DESCRIPTION OF THE TASK. Below are the records; copy each line in which "immctrl" can be found.

SOURCE DATA.

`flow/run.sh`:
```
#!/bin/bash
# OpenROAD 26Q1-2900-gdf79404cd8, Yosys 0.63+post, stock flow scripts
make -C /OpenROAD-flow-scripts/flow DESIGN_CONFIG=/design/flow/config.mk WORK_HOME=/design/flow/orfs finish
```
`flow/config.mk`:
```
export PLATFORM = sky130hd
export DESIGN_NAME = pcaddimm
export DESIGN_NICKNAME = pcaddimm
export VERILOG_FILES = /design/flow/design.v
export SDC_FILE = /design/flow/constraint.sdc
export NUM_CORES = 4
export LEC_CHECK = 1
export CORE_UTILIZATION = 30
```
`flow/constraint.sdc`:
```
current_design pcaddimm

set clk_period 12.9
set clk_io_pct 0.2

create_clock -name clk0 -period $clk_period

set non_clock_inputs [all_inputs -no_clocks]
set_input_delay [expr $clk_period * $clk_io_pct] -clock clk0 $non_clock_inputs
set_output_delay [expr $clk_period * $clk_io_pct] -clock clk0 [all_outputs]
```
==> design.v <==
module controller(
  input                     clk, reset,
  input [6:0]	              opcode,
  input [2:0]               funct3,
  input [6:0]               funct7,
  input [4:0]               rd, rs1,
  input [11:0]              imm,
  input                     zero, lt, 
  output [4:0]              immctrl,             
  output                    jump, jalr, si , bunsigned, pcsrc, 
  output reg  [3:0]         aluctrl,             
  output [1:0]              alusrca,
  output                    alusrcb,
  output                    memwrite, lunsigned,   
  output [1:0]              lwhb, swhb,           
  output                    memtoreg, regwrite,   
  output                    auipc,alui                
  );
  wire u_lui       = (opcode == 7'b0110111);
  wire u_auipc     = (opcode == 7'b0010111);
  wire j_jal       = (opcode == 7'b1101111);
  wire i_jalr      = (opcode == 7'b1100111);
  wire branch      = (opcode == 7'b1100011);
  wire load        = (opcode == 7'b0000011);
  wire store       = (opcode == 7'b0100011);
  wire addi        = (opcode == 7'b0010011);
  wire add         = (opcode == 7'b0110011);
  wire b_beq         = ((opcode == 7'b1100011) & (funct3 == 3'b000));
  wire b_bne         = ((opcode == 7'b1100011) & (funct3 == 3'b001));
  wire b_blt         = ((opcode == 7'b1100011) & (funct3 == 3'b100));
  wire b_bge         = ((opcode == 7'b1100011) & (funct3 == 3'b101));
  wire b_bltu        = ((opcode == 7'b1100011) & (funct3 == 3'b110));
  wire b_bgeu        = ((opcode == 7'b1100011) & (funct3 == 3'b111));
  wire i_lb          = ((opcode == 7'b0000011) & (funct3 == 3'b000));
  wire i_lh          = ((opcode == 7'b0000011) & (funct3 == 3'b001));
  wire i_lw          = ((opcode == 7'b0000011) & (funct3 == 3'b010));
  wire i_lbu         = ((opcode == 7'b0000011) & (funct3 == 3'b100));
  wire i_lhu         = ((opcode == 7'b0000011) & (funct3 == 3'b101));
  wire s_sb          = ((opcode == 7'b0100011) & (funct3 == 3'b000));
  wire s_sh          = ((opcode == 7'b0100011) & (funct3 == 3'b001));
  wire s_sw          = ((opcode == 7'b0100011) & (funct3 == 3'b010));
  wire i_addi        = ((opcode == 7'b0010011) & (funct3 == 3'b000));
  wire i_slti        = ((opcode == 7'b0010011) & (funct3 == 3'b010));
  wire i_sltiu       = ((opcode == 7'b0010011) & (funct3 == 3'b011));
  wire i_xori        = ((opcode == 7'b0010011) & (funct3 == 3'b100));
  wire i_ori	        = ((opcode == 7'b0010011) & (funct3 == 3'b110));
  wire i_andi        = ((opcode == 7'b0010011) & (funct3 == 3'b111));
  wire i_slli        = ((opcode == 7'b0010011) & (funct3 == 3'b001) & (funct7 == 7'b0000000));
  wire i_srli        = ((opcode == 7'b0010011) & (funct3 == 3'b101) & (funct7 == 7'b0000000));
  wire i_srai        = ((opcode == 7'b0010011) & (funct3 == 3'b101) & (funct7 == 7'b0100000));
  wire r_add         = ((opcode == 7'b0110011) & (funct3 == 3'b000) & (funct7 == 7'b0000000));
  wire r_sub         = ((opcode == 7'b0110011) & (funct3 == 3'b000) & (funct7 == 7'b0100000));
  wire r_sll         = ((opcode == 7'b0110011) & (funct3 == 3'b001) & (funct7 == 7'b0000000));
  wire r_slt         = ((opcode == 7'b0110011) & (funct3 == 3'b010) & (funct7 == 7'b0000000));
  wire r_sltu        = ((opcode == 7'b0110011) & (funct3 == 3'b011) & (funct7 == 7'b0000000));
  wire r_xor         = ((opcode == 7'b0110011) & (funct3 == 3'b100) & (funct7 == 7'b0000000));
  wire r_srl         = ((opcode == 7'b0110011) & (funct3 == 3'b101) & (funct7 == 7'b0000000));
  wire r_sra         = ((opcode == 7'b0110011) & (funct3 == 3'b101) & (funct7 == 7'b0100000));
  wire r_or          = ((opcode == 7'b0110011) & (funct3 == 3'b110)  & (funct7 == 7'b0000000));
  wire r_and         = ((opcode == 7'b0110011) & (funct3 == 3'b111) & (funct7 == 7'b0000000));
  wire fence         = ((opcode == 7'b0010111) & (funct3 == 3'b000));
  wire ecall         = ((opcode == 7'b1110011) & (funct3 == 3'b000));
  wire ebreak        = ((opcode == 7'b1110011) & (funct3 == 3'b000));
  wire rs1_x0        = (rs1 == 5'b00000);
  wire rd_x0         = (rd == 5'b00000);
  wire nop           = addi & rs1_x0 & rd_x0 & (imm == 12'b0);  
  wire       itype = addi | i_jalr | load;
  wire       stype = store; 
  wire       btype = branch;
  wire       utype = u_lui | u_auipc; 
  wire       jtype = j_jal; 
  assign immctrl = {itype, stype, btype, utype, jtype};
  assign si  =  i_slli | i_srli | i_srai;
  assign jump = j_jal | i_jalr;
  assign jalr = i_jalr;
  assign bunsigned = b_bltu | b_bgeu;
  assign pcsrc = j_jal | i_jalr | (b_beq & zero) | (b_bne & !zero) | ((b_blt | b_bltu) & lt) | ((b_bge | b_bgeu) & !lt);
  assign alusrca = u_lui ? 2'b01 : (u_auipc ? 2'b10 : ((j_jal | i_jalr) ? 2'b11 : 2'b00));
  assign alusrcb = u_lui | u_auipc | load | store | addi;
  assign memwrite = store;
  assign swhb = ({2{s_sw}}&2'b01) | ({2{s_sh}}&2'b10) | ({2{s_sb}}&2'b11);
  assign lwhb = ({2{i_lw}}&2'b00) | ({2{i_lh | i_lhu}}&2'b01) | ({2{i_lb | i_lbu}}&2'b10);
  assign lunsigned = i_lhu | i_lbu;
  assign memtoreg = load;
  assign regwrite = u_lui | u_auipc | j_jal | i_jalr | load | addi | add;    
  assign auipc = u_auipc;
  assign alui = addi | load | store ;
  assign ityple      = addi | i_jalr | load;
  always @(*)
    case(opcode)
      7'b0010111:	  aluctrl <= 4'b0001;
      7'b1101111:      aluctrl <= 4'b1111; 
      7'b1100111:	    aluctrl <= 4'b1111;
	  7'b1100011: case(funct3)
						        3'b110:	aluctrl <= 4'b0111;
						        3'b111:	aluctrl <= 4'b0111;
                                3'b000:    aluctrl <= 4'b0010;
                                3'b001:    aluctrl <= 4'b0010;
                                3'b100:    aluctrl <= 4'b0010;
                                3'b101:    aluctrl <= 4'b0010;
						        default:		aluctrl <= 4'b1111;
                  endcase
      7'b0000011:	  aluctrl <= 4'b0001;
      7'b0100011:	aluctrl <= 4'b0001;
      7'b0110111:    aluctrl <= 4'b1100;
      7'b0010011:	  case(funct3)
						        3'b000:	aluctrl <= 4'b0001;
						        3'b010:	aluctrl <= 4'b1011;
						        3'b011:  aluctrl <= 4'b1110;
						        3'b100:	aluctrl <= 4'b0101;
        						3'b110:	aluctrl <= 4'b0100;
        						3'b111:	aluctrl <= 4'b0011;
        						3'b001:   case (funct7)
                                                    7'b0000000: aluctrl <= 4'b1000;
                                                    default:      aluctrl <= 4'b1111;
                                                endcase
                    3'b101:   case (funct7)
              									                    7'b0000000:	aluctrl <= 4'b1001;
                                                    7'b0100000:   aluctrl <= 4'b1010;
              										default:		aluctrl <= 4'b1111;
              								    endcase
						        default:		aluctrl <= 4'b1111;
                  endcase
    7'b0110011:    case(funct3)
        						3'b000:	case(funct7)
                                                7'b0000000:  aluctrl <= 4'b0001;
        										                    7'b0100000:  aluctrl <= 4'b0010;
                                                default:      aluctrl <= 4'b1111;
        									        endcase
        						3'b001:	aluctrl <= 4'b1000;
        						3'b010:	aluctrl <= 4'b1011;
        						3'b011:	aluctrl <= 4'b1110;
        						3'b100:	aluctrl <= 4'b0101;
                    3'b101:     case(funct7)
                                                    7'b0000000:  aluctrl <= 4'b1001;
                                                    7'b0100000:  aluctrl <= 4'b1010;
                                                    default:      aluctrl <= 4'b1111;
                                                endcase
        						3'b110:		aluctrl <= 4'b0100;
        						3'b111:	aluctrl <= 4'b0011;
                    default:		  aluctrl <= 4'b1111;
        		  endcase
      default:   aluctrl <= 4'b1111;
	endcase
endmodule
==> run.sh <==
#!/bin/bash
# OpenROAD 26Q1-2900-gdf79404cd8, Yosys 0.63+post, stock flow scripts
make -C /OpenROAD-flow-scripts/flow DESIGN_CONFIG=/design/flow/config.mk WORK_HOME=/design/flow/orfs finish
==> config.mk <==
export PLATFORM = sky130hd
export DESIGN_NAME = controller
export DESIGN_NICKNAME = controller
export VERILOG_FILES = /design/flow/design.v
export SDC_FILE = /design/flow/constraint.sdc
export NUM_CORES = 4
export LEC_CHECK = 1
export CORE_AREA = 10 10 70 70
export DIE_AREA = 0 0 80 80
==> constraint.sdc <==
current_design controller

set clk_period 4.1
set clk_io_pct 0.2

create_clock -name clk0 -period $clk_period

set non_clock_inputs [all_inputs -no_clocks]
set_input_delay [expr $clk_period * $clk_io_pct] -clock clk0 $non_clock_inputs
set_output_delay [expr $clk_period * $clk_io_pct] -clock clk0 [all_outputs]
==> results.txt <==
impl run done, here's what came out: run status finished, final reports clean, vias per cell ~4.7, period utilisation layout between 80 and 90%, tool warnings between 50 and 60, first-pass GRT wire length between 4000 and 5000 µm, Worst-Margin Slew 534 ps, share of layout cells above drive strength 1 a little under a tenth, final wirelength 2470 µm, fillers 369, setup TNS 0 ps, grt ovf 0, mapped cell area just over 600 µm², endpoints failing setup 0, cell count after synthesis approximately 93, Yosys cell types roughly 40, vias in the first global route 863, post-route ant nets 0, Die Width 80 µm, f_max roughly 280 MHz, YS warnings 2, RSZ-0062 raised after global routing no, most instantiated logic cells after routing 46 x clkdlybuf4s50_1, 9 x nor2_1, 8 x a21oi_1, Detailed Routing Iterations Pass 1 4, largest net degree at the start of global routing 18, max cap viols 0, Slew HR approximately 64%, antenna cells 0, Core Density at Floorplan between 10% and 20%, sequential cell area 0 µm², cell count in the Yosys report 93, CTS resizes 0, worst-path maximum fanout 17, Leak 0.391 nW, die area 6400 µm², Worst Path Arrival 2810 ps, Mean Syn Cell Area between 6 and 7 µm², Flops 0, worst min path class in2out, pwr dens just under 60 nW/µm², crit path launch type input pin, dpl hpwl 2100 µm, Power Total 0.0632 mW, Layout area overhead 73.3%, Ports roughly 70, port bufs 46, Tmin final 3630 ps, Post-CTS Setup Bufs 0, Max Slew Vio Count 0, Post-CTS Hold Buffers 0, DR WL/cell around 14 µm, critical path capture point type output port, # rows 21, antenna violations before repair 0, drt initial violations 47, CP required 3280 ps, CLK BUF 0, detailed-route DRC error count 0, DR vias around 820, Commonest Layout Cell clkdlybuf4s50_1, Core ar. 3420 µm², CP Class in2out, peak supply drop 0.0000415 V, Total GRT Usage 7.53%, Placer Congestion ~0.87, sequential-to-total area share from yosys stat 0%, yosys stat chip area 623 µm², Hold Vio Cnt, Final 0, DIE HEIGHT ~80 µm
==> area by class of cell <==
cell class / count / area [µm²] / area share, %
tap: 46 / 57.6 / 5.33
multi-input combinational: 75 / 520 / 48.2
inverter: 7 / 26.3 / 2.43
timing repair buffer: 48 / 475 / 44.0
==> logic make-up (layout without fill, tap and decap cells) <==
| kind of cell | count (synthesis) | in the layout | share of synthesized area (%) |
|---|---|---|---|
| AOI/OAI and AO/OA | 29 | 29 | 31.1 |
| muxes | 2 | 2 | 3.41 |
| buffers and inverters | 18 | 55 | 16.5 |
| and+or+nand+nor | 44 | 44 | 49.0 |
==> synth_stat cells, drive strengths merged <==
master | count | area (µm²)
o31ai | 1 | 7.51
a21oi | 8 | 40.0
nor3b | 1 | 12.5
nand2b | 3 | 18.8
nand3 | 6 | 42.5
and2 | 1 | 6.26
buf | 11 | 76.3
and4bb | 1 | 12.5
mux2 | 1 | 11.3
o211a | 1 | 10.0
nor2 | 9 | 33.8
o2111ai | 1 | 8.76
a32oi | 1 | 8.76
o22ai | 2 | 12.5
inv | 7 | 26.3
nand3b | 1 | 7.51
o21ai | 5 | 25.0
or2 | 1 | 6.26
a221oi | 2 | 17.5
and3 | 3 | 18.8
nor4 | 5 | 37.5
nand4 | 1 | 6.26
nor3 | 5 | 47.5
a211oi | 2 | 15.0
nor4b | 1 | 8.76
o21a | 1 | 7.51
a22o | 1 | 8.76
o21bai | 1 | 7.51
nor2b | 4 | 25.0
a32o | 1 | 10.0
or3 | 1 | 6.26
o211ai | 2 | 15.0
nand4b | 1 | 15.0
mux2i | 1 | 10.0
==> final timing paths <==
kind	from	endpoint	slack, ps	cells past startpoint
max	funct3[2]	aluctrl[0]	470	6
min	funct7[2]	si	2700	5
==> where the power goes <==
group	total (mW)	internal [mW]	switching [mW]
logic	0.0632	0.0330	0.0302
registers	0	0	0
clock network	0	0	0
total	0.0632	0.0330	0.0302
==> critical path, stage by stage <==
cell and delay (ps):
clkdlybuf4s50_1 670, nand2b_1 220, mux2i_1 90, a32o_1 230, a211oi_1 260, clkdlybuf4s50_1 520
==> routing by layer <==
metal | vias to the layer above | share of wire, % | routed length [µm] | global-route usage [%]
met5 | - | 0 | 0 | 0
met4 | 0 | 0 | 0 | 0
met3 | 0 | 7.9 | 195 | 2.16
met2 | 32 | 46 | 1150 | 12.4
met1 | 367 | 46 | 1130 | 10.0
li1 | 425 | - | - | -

* * *

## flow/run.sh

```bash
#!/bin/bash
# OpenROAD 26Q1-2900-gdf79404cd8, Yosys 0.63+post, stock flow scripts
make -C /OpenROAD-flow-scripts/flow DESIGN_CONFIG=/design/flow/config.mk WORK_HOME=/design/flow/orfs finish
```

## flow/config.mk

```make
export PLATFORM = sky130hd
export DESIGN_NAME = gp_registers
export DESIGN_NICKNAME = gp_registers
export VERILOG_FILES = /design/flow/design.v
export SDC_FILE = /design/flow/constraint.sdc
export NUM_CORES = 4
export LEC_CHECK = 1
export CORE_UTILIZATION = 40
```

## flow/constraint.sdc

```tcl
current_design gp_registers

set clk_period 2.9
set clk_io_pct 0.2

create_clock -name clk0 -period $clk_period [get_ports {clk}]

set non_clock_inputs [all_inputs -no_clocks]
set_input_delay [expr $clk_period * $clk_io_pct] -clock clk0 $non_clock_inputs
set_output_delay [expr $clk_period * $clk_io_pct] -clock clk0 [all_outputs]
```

TASK ANSWER.
  output [4:0]              immctrl,             
  assign immctrl = {itype, stype, btype, utype, jtype};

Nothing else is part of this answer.